Saved entries
━━━━━━━━━━━━━━━━━━━━━━━━━━━━━━

--- config.mk ---
export PLATFORM = sky130hd
export DESIGN_NAME = dcache_ctrl_flat
export DESIGN_NICKNAME = d
export VERILOG_FILES = /design/src/dcache_pkg.sv /design/src/dcache_way_if.sv /design/src/dcache_ctrl.sv /design/src/flat_wrapper.sv
export SDC_FILE = /design/constraint.sdc
export NUM_CORES = 1
export LEC_CHECK = 0
export ABC_AREA = 1
export BUFFER_PORTS_ARGS = -buffer_cell sky130_fd_sc_hd__buf_2
export CAP_MARGIN = 15
export CORE_AREA = 2 2 722 724
export CTS_CLUSTER_DIAMETER = 60
export CTS_CLUSTER_SIZE = 8
export DETAILED_ROUTE_END_ITERATION = 10
export DIE_AREA = 0 0 724 726
export GPL_ROUTABILITY_DRIVEN = 0
export PLACE_DENSITY_LB_ADDON = 0.08
export SLEW_MARGIN = 20
export SYNTH_ARGS = -nofsm -noshare
export SYNTH_HDL_FRONTEND = slang
export SYNTH_SLANG_ARGS = --single-unit
export TNS_END_PERCENT = 5
--- constraint.sdc ---
create_clock -name clk -period 8.8 [get_ports clk]
set_input_delay 2.2 -clock clk [delete_from_list [all_inputs] [get_ports clk]]
set_output_delay 2.2 -clock clk [all_outputs]
set_load 0.005 [all_outputs]
--- src/dcache_pkg.sv ---
package dcache_pkg;

    ////////////////////////////////////////
    // geometry
    ////////////////////////////////////////

    localparam int unsigned WORD_W         = 32;
    localparam int unsigned WORDS_PER_LINE = 8;
    localparam int unsigned NUM_SETS       = 128;
    localparam int unsigned INDEX_W        = 7;
    localparam int unsigned OFFSET_W       = 3;
    localparam int unsigned TAG_W          = 20;

    typedef logic [31:0]                      addr_t;
    typedef logic [WORD_W-1:0]                word_t;
    typedef logic [3:0]                       wsel_t;
    typedef logic [TAG_W-1:0]                 tag_t;
    typedef logic [INDEX_W-1:0]               index_t;
    typedef logic [OFFSET_W-1:0]              offset_t;
    // word 0 sits in the low bits, same order as memory
    typedef logic [WORDS_PER_LINE*WORD_W-1:0] line_t;

    typedef enum logic [1:0] {
        ST_LOOKUP,
        ST_WRITEBACK,
        ST_REFILL
    } ctrl_state_t;

    // address fields
    function automatic tag_t addr_tag(input addr_t addr);
        return addr[31:12];
    endfunction

    function automatic index_t addr_index(input addr_t addr);
        return addr[11:5];
    endfunction

    function automatic offset_t addr_offset(input addr_t addr);
        return addr[4:2];
    endfunction

    function automatic addr_t line_addr(input tag_t tag, input index_t index);
        return {tag, index, 5'b0};
    endfunction

endpackage

--- src/dcache_way_if.sv ---
interface dcache_way_if
    import dcache_pkg::*;
();

    // read port, data comes back one cycle later
    index_t rd_index;
    logic   rd_valid;
    tag_t   rd_tag;
    line_t  rd_line;

    // write port, always a whole line
    logic   wr_en;
    index_t wr_index;
    tag_t   wr_tag;
    line_t  wr_line;

    modport ctrl (
        output rd_index, wr_en, wr_index, wr_tag, wr_line,
        input  rd_valid, rd_tag, rd_line
    );

    modport store (
        input  rd_index, wr_en, wr_index, wr_tag, wr_line,
        output rd_valid, rd_tag, rd_line
    );

endinterface

--- src/dcache_ctrl.sv ---
module dcache_ctrl
    import dcache_pkg::*;
(
    input  logic        clk,
    input  logic        rst,
    input  logic        cpu_rreq_i,
    input  logic        cpu_wreq_i,
    input  addr_t       cpu_addr_i,
    input  word_t       cpu_wdata_i,
    input  wsel_t       cpu_wsel_i,
    output logic        cpu_stall_o,
    output logic        cpu_data_valid_o,
    output word_t       cpu_data_o,
    output logic        mem_ren_o,
    output addr_t       mem_araddr_o,
    input  logic        mem_rvalid_i,
    input  line_t       mem_rdata_i,
    output logic        mem_wen_o,
    output addr_t       mem_awaddr_o,
    output line_t       mem_wdata_o,
    input  logic        mem_bvalid_i,
    dcache_way_if.ctrl  way0,
    dcache_way_if.ctrl  way1,
    output index_t      index_o,
    output logic        touch_o,
    output logic        touch_way_o,
    output logic        fill_o,
    output logic        fill_dirty_o,
    input  logic        victim_way_i,
    input  logic        victim_dirty_i
);

    ctrl_state_t state_q, state_d;

    logic  req_rd_q, req_wr_q;
    addr_t req_addr_q;
    word_t req_wdata_q;
    wsel_t req_wsel_q;

    logic    hit0, hit1, hit, miss, fill;
    tag_t    req_tag;
    index_t  req_index;
    offset_t req_off;
    line_t   hit_line, base_line, new_line;
    word_t   old_word, wmask;

    ////////////////////////////////////////
    // lookup stage register
    ////////////////////////////////////////

    always_ff @(posedge clk) begin
        if (rst) begin
            req_rd_q <= 1'b0;
            req_wr_q <= 1'b0;
        end else if (!cpu_stall_o) begin
            req_rd_q <= cpu_rreq_i;
            req_wr_q <= cpu_wreq_i;
        end
    end

    always_ff @(posedge clk) begin
        if (!cpu_stall_o) begin
            req_addr_q  <= cpu_addr_i;
            req_wdata_q <= cpu_wdata_i;
            req_wsel_q  <= cpu_wsel_i;
        end
    end

    assign req_tag   = addr_tag(req_addr_q);
    assign req_index = addr_index(req_addr_q);
    assign req_off   = addr_offset(req_addr_q);

    // keep reading the held set while stalled
    assign way0.rd_index = cpu_stall_o ? req_index : addr_index(cpu_addr_i);
    assign way1.rd_index = cpu_stall_o ? req_index : addr_index(cpu_addr_i);

    ////////////////////////////////////////
    // hit and merge
    ////////////////////////////////////////

    assign hit0 = way0.rd_valid && (way0.rd_tag == req_tag);
    assign hit1 = way1.rd_valid && (way1.rd_tag == req_tag);
    assign hit  = (state_q == ST_LOOKUP) && (req_rd_q || req_wr_q) && (hit0 || hit1);
    assign miss = (state_q == ST_LOOKUP) && (req_rd_q || req_wr_q) && !(hit0 || hit1);
    assign fill = (state_q == ST_REFILL) && mem_rvalid_i;

    assign hit_line  = hit1 ? way1.rd_line : way0.rd_line;
    assign base_line = (state_q == ST_REFILL) ? mem_rdata_i : hit_line;
    assign old_word  = base_line[req_off*WORD_W +: WORD_W];
    assign wmask     = {{8{req_wsel_q[3]}}, {8{req_wsel_q[2]}},
                        {8{req_wsel_q[1]}}, {8{req_wsel_q[0]}}};

    always_comb begin
        new_line = base_line;
        if (req_wr_q) begin
            new_line[req_off*WORD_W +: WORD_W] = (req_wdata_q & wmask) | (old_word & ~wmask);
        end
    end

    assign way0.wr_en    = (hit && hit0 && req_wr_q) || (fill && !victim_way_i);
    assign way1.wr_en    = (hit && hit1 && req_wr_q) || (fill && victim_way_i);
    assign way0.wr_index = req_index;
    assign way1.wr_index = req_index;
    assign way0.wr_tag   = req_tag;
    assign way1.wr_tag   = req_tag;
    assign way0.wr_line  = new_line;
    assign way1.wr_line  = new_line;

    assign index_o      = req_index;
    assign touch_o      = hit;
    assign touch_way_o  = hit1;
    assign fill_o       = fill;
    assign fill_dirty_o = req_wr_q;

    ////////////////////////////////////////
    // miss FSM
    ////////////////////////////////////////

    always_comb begin
        state_d = state_q;
        case (state_q)
            ST_LOOKUP:    if (miss) state_d = victim_dirty_i ? ST_WRITEBACK : ST_REFILL;
            ST_WRITEBACK: if (mem_bvalid_i) state_d = ST_REFILL;
            ST_REFILL:    if (mem_rvalid_i) state_d = ST_LOOKUP;
            default:      state_d = ST_LOOKUP;
        endcase
    end

    always_ff @(posedge clk) begin
        if (rst) begin
            state_q <= ST_LOOKUP;
        end else begin
            state_q <= state_d;
        end
    end

    assign cpu_stall_o = miss || (state_q == ST_WRITEBACK)
                         || ((state_q == ST_REFILL) && !mem_rvalid_i);

    // victim line stays on the way outputs while the set is held
    assign mem_wen_o    = (state_q == ST_WRITEBACK);
    assign mem_awaddr_o = line_addr(victim_way_i ? way1.rd_tag : way0.rd_tag, req_index);
    assign mem_wdata_o  = victim_way_i ? way1.rd_line : way0.rd_line;
    assign mem_ren_o    = (state_q == ST_REFILL);
    assign mem_araddr_o = line_addr(req_tag, req_index);

    assign cpu_data_valid_o = req_rd_q && (hit || fill);
    assign cpu_data_o       = base_line[req_off*WORD_W +: WORD_W];

    a_one_hit: assert property (@(posedge clk) disable iff (rst) !(hit0 && hit1));
    a_valid_read: assert property (@(posedge clk) disable iff (rst)
        cpu_data_valid_o |-> !req_wr_q);

endmodule

--- src/flat_wrapper.sv ---
// flat-port wrapper written by rule: the top's interface ports become plain ports
module dcache_ctrl_flat import dcache_pkg::*;
  (clk, rst, cpu_rreq_i, cpu_wreq_i, cpu_addr_i, cpu_wdata_i, cpu_wsel_i, cpu_stall_o, cpu_data_valid_o, cpu_data_o, mem_ren_o, mem_araddr_o, mem_rvalid_i, mem_rdata_i, mem_wen_o, mem_awaddr_o, mem_wdata_o, mem_bvalid_i, index_o, touch_o, touch_way_o, fill_o, fill_dirty_o, victim_way_i, victim_dirty_i, way0_rd_index, way0_wr_en, way0_wr_index, way0_wr_tag, way0_wr_line, way0_rd_valid, way0_rd_tag, way0_rd_line, way1_rd_index, way1_wr_en, way1_wr_index, way1_wr_tag, way1_wr_line, way1_rd_valid, way1_rd_tag, way1_rd_line);
  dcache_way_if way0_i ();
  dcache_way_if way1_i ();
  input  logic clk;
  input  logic rst;
  input  logic cpu_rreq_i;
  input  logic cpu_wreq_i;
  input  addr_t cpu_addr_i;
  input  word_t cpu_wdata_i;
  input  wsel_t cpu_wsel_i;
  output logic cpu_stall_o;
  output logic cpu_data_valid_o;
  output word_t cpu_data_o;
  output logic mem_ren_o;
  output addr_t mem_araddr_o;
  input  logic mem_rvalid_i;
  input  line_t mem_rdata_i;
  output logic mem_wen_o;
  output addr_t mem_awaddr_o;
  output line_t mem_wdata_o;
  input  logic mem_bvalid_i;
  output index_t index_o;
  output logic touch_o;
  output logic touch_way_o;
  output logic fill_o;
  output logic fill_dirty_o;
  input  logic victim_way_i;
  input  logic victim_dirty_i;
  output wire logic [$bits(way0_i.rd_index)-1:0] way0_rd_index;
  output wire logic [$bits(way0_i.wr_en)-1:0] way0_wr_en;
  output wire logic [$bits(way0_i.wr_index)-1:0] way0_wr_index;
  output wire logic [$bits(way0_i.wr_tag)-1:0] way0_wr_tag;
  output wire logic [$bits(way0_i.wr_line)-1:0] way0_wr_line;
  input wire logic [$bits(way0_i.rd_valid)-1:0] way0_rd_valid;
  input wire logic [$bits(way0_i.rd_tag)-1:0] way0_rd_tag;
  input wire logic [$bits(way0_i.rd_line)-1:0] way0_rd_line;
  output wire logic [$bits(way1_i.rd_index)-1:0] way1_rd_index;
  output wire logic [$bits(way1_i.wr_en)-1:0] way1_wr_en;
  output wire logic [$bits(way1_i.wr_index)-1:0] way1_wr_index;
  output wire logic [$bits(way1_i.wr_tag)-1:0] way1_wr_tag;
  output wire logic [$bits(way1_i.wr_line)-1:0] way1_wr_line;
  input wire logic [$bits(way1_i.rd_valid)-1:0] way1_rd_valid;
  input wire logic [$bits(way1_i.rd_tag)-1:0] way1_rd_tag;
  input wire logic [$bits(way1_i.rd_line)-1:0] way1_rd_line;
  assign way0_rd_index = way0_i.rd_index;
  assign way0_wr_en = way0_i.wr_en;
  assign way0_wr_index = way0_i.wr_index;
  assign way0_wr_tag = way0_i.wr_tag;
  assign way0_wr_line = way0_i.wr_line;
  assign way0_i.rd_valid = way0_rd_valid;
  assign way0_i.rd_tag = way0_rd_tag;
  assign way0_i.rd_line = way0_rd_line;
  assign way1_rd_index = way1_i.rd_index;
  assign way1_wr_en = way1_i.wr_en;
  assign way1_wr_index = way1_i.wr_index;
  assign way1_wr_tag = way1_i.wr_tag;
  assign way1_wr_line = way1_i.wr_line;
  assign way1_i.rd_valid = way1_rd_valid;
  assign way1_i.rd_tag = way1_rd_tag;
  assign way1_i.rd_line = way1_rd_line;
  dcache_ctrl u_core (.clk(clk), .rst(rst), .cpu_rreq_i(cpu_rreq_i), .cpu_wreq_i(cpu_wreq_i), .cpu_addr_i(cpu_addr_i), .cpu_wdata_i(cpu_wdata_i), .cpu_wsel_i(cpu_wsel_i), .cpu_stall_o(cpu_stall_o), .cpu_data_valid_o(cpu_data_valid_o), .cpu_data_o(cpu_data_o), .mem_ren_o(mem_ren_o), .mem_araddr_o(mem_araddr_o), .mem_rvalid_i(mem_rvalid_i), .mem_rdata_i(mem_rdata_i), .mem_wen_o(mem_wen_o), .mem_awaddr_o(mem_awaddr_o), .mem_wdata_o(mem_wdata_o), .mem_bvalid_i(mem_bvalid_i), .way0(way0_i), .way1(way1_i), .index_o(index_o), .touch_o(touch_o), .touch_way_o(touch_way_o), .fill_o(fill_o), .fill_dirty_o(fill_dirty_o), .victim_way_i(victim_way_i), .victim_dirty_i(victim_dirty_i));
endmodule
# == After elaboration in Yosys (flattened, before gate mapping) ==
# Index checks and enable logic that the tools add are counted.
# word_totals
ff_bits,72
output_inout_bits,949
word_cells,59
# op_classes
add_sub_neg,1
eq_ne,7
n_shift,3
muxes,12
bitwise,4
reduce_logical,26
# ops
operator,count
$mux W256,4
$bwmux W256,1
$shift A32 B34 Y256 const A,1
$shiftx A256 B9 Y32,1
$shiftx A32 B34 Y256,1
$and A32 B32 Y32,2
$eq A20 B20 Y1,2
$neg A8 Y34,1
$not A32 Y32,1
$or A32 B32 Y32,1
$mux W20,1
$logic_and A1 B1 Y1,14
$mux W2,4
$logic_or A1 B1 Y1,7
$mux W7,1
$ne A2 B1 Y1 const B,3
$pmux W2 S3,1
$logic_not A1 Y1,3
$reduce_and A3 Y1,1
$eq A2 B1 Y1 const B,1
$eq A2 B2 Y1 const B,1
$logic_not A2 Y1,1

# == Depth between registers and ports, before layout ==
# depth
word_depth,10
depth_mapped,20

# == Least setup slack after synthesis ==
# OpenSTA, ideal clock, no wires.
# synth_timing
kind,input to output
start,input way1_rd_tag[1]
end,output way1_rd_index[0]
arrival_ps,5097
required_time_ps,6600
path_slack_ps,1503
stages,17
cell_sequence,inv_1 -> nand2_1 -> nand2_1 -> nor2_1 -> nand2_1 -> nor2_4 -> nand3_4 -> buf_6 -> buf_6 -> nand2_1 -> inv_1 -> nand2_1 -> nand2_1 -> clkinv_1 -> nand2_1 -> nand2_1 -> buf_4
# synth_between
elab_chain_len,8
# synth_lines
element,line,text
"start, declared",flat_wrapper.sv:45,input wire logic [$bits(way1_i.rd_tag)-1:0] way1_rd_tag;
$eq A20 B20 Y1,dcache_ctrl.sv:82,assign hit1 = way1.rd_valid && (way1.rd_tag == req_tag);
$logic_and A1 B1 Y1,dcache_ctrl.sv:82,
$logic_or A1 B1 Y1,dcache_ctrl.sv:84,assign miss = (state_q == ST_LOOKUP) && (req_rd_q || req_wr_q) && !(hit0 || hit1);
$logic_not A1 Y1,dcache_ctrl.sv:84,
$logic_and A1 B1 Y1,dcache_ctrl.sv:84,
$logic_or A1 B1 Y1,dcache_ctrl.sv:137,assign cpu_stall_o = miss || (state_q == ST_WRITEBACK)
$logic_or A1 B1 Y1,dcache_ctrl.sv:138,|| ((state_q == ST_REFILL) && !mem_rvalid_i);
$mux W7,--,
"end, declared",flat_wrapper.sv:39,output wire logic [$bits(way1_i.rd_index)-1:0] way1_rd_index;
# Every way passes these cells.

# == Final worst setup path ==
# layout_timing
start,input way1_rd_tag[4]
end,output way1_wr_line[60]
# layout_between
elab_chain_len,10
# layout_lines
element,line,text
$eq A20 B20 Y1 *,dcache_ctrl.sv:82,
$logic_and A1 B1 Y1 *,dcache_ctrl.sv:82,
$mux W256 *,dcache_ctrl.sv:87,assign hit_line = hit1 ? way1.rd_line : way0.rd_line;
$mux W256 *,dcache_ctrl.sv:88,assign base_line = (state_q == ST_REFILL) ? mem_rdata_i : hit_line;
$shiftx A256 B9 Y32,dcache_ctrl.sv:89,assign old_word = base_line[req_off*WORD_W +: WORD_W];
$and A32 B32 Y32,dcache_ctrl.sv:96,new_line[req_off*WORD_W +: WORD_W] = (req_wdata_q & wmask) | (old_word & ~wmask);
$or A32 B32 Y32,dcache_ctrl.sv:96,
$shiftx A32 B34 Y256,dcache_ctrl.sv:96,
$bwmux W256,dcache_ctrl.sv:96,
$mux W256 *,dcache_ctrl.sv:95,if (req_wr_q) begin
"end, declared",flat_wrapper.sv:43,output wire logic [$bits(way1_i.wr_line)-1:0] way1_wr_line;
# Mark *: on every way between the ends. The rest lies on a longest branch, timed or not.

==> results.ini <==
[routing]
drtIter0Drc = 3055
routedWlPerCell_um = 38.92
drt_pass1_iterations = 6
ant_nets = 0
routed_wl_mm = 500.2
remaining_drc_errors = 0
vias_per_cell = 3.062
vias = 39353

[synthesis]
syn_avg_cell_area_um2 = 5.334
synthesis.instances = 4251
ys_seq_elements = 70
ys_warn_count = 0
synth_flop_cell = edfxtp_1
synth_enable_flop_cells = 66
async_flop_share = 0
synth_top_area_frac = 0.2190
synth_area_mm2 = 0.02267
yosys.area.top_type = nand2_1
ys_types = 41
seq_area_frac_synth = 0.09094
synth_area_leaders = nand2_1 22%, nand3_1 17%, buf_4 13%
yosysMostFrequentCell = nand2_1
synth.top_cells.by_count = 1,323 x nand2_1, 781 x nand3_1, 385 x buf_4

[floorplanning]
std_cell_rows = 265
boundaryPins = 1835
initial_core_util = 0.04372
die_x_um = 724
core_area_mm2 = 0.5186
die_area_mm2 = 0.5256
dieHeight_um = 726

[global_routing]
grt_pass1_vias = 38415
grt_pass1_wl_mm = 587.6
grt_start_max_net_pins = 135
track_usage = 0.1822
antenna_found_initial = 368
grt-ovfl-total = 0

[timing]
setup-violations-final = 0
tns_ps = 0
skew_ps = 42.81
slew_viol_final = 0
slew-limit-headroom = 0.2277
rsz0062_at_grt = no
hold_viol = 0
finalCriticalPeriod_ps = 8714
fmax_mhz = 114.8
tightest_slew_ps = 1158
post-route-period-util = 0.9902

[clock_network]
cts-root-buf = clkbuf_16
clk_latency_ps = 570
htree_levels = 3
postCtsHoldBufs = 0
post_cts_resized = 3
postCtsSetupRepairBufs = 0
cts_buffers = 13
cts_sinks = 70
tritoncts = yes
cts_buffer_depth = 3
clk_pin_slew_ps = 90

[worst_setup_path]
endpoint = way1_wr_line[60]
cp.arrival_ps = 6510
r2r_setup_slack_ps = 3350
rr_endpoint = u_core.req_addr_q[24]
timing.rr.start = u_core.req_addr_q[28]
rr_worst_depth = 15
path_class = primary input to primary output
worstPathMaxFanout = 29
cp-startpoint = way1_rd_tag[4]
end_kind = primary output
cp-start-kind = primary input
cp.required_ps = 6600

[finish]
postLayoutCellArea_mm2 = 0.04039
fill_cells = 62322
area_growth_pct = 78.14
instances_no_fill = 12850
multiInputGateArea_mm2 = 0.01560
layout-drive-gt1-share = 0.4312
layout.nets = 6641
regArea_mm2 = 0.002062

[run_status]
run_status = completed

[placement]
dp_hpwl_mm = 449.7
dp.cells = 12677
dpl_cell_area_mm2 = 0.03962
port_buffers = 1822

[power]
p_per_area_mw_per_mm2 = 399.3
p_leak_nw = 18.63
ir_drop_uv = 170.1

[job]
maxCapViolations = 0

[min_path]
hold_class = flip-flop to flip-flop

-- power by group --
part / leakage (nW) / internal [W] / switching (W)
combinational: 17.8 / 0.00351 / 0.0111
clock: 0.170 / 0.000276 / 0.000287
sequential: 0.687 / 0.000621 / 0.000319
total: 18.6 / 0.00441 / 0.0117
-- stage by stage --
stage	setup WS, ps	hold WS (ps)	utilization	total power, W
after floorplan	1503	472.9	-	0.005947
after global placement	-251.8	512.8	0.07637	0.01640
after detailed placement	-221.6	513.3	0.07639	0.01631
after CTS	79.83	528.4	0.07711	0.01697
after global routing	4.585	572.5	0.07751	0.01705
final	86.14	522.7	0.07789	0.01613
-- worst max-delay path, stage by stage --
cell and delay, ps:
buf_2 100, inv_1 170, nand2_1 80, nand2_1 90, nand3b_1 190, nor2_4 280, nand3_4 290, buf_12 280
nand2_1 70, nand3_1 380, nand3_1 190, nand3_1 190, nand3_1 230, nand3_1 140, nand2_2 160, nand4_1 360
a21oi_1 610, buf_2 410
-- layer usage --
metal / vias up / global-route usage / wire [um]
li1: 17085 / - / -
met1: 19322 / 0.1869 / 176600
met2: 2152 / 0.3467 / 264200
met3: 616 / 0.06683 / 43990
met4: 178 / 0.04187 / 14050
met5: - / 0.002107 / 1315
-- how the worst min path moves through the flow --
stage | to | startpoint | slack, ps | depth (start not counted)
floorplan | u_core.req_rd_q | u_core.req_rd_q | 470 | 2
global placement | u_core.req_rd_q | u_core.req_rd_q | 510 | 2
detailed placement | u_core.req_rd_q | u_core.req_rd_q | 510 | 2
CTS | u_core.req_rd_q | u_core.req_rd_q | 530 | 2
global route | u_core.req_rd_q | u_core.req_rd_q | 570 | 2
finish | u_core.req_rd_q | u_core.req_rd_q | 520 | 2
-- cells by family after synthesis --
| family | Yosys count | synth area share |
|---|---|---|
| adder cells (fa/ha/maj) | 5 | 0.002759 |
| AND/OR/NAND/NOR | 2696 | 0.5520 |
| other | 1 | 0.0001654 |
| buffers and inverters | 940 | 0.2275 |
| AO/OA/AOI/OAI | 530 | 0.1232 |
| XOR/XNOR | 9 | 0.003476 |
| flip-flops | 70 | 0.09094 |
-- cells in the final DEF, fill, tap and decap left out, drive strengths merged, types with 8 or more instances in the layout --
cell / instances
a21oi: 350
a31o: 18
a31oi: 32
and2: 18
buf: 2189
clkbuf: 14
conb: 10
diode: 156
edfxtp: 66
inv: 226
nand2: 1340
nand3: 786
nand4: 268
nor2: 87
nor3: 8
o21ai: 115
o22ai: 8
or2: 185
-- state kept, by name (all words and copies together) (netlist names) --
signal / cells
u_core.req_wsel_q: 4
u_core.req_rd_q: 1
u_core.state_q: 2
u_core.req_addr_q: 30
u_core.fill_dirty_o: 1
u_core.req_wdata_q: 32
-- final cells by class --
class                           instances  share of cell area
Multi-Input combinational cell       3250              0.3862
Timing Repair Buffer                 2189              0.3067
Tap cell                             6942              0.2150
Sequential cell                        70             0.05105
Inverter                              226             0.02243
Antenna cell                          156            0.009665
Clock buffer                           14            0.008395
Clock inverter                          3           0.0004646
Power figures use the tool's default switching activity.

━━━━━━━━━━━━━━━━━━━━━━━━━━━━━━

From the entries above, return exactly the line containing "core_area_mm2 = 0.5186", the line containing "end_kind = primary output", and all lines between, and nothing else.

Response area:
core_area_mm2 = 0.5186
die_area_mm2 = 0.5256
dieHeight_um = 726

[global_routing]
grt_pass1_vias = 38415
grt_pass1_wl_mm = 587.6
grt_start_max_net_pins = 135
track_usage = 0.1822
antenna_found_initial = 368
grt-ovfl-total = 0

[timing]
setup-violations-final = 0
tns_ps = 0
skew_ps = 42.81
slew_viol_final = 0
slew-limit-headroom = 0.2277
rsz0062_at_grt = no
hold_viol = 0
finalCriticalPeriod_ps = 8714
fmax_mhz = 114.8
tightest_slew_ps = 1158
post-route-period-util = 0.9902

[clock_network]
cts-root-buf = clkbuf_16
clk_latency_ps = 570
htree_levels = 3
postCtsHoldBufs = 0
post_cts_resized = 3
postCtsSetupRepairBufs = 0
cts_buffers = 13
cts_sinks = 70
tritoncts = yes
cts_buffer_depth = 3
clk_pin_slew_ps = 90

[worst_setup_path]
endpoint = way1_wr_line[60]
cp.arrival_ps = 6510
r2r_setup_slack_ps = 3350
rr_endpoint = u_core.req_addr_q[24]
timing.rr.start = u_core.req_addr_q[28]
rr_worst_depth = 15
path_class = primary input to primary output
worstPathMaxFanout = 29
cp-startpoint = way1_rd_tag[4]
end_kind = primary output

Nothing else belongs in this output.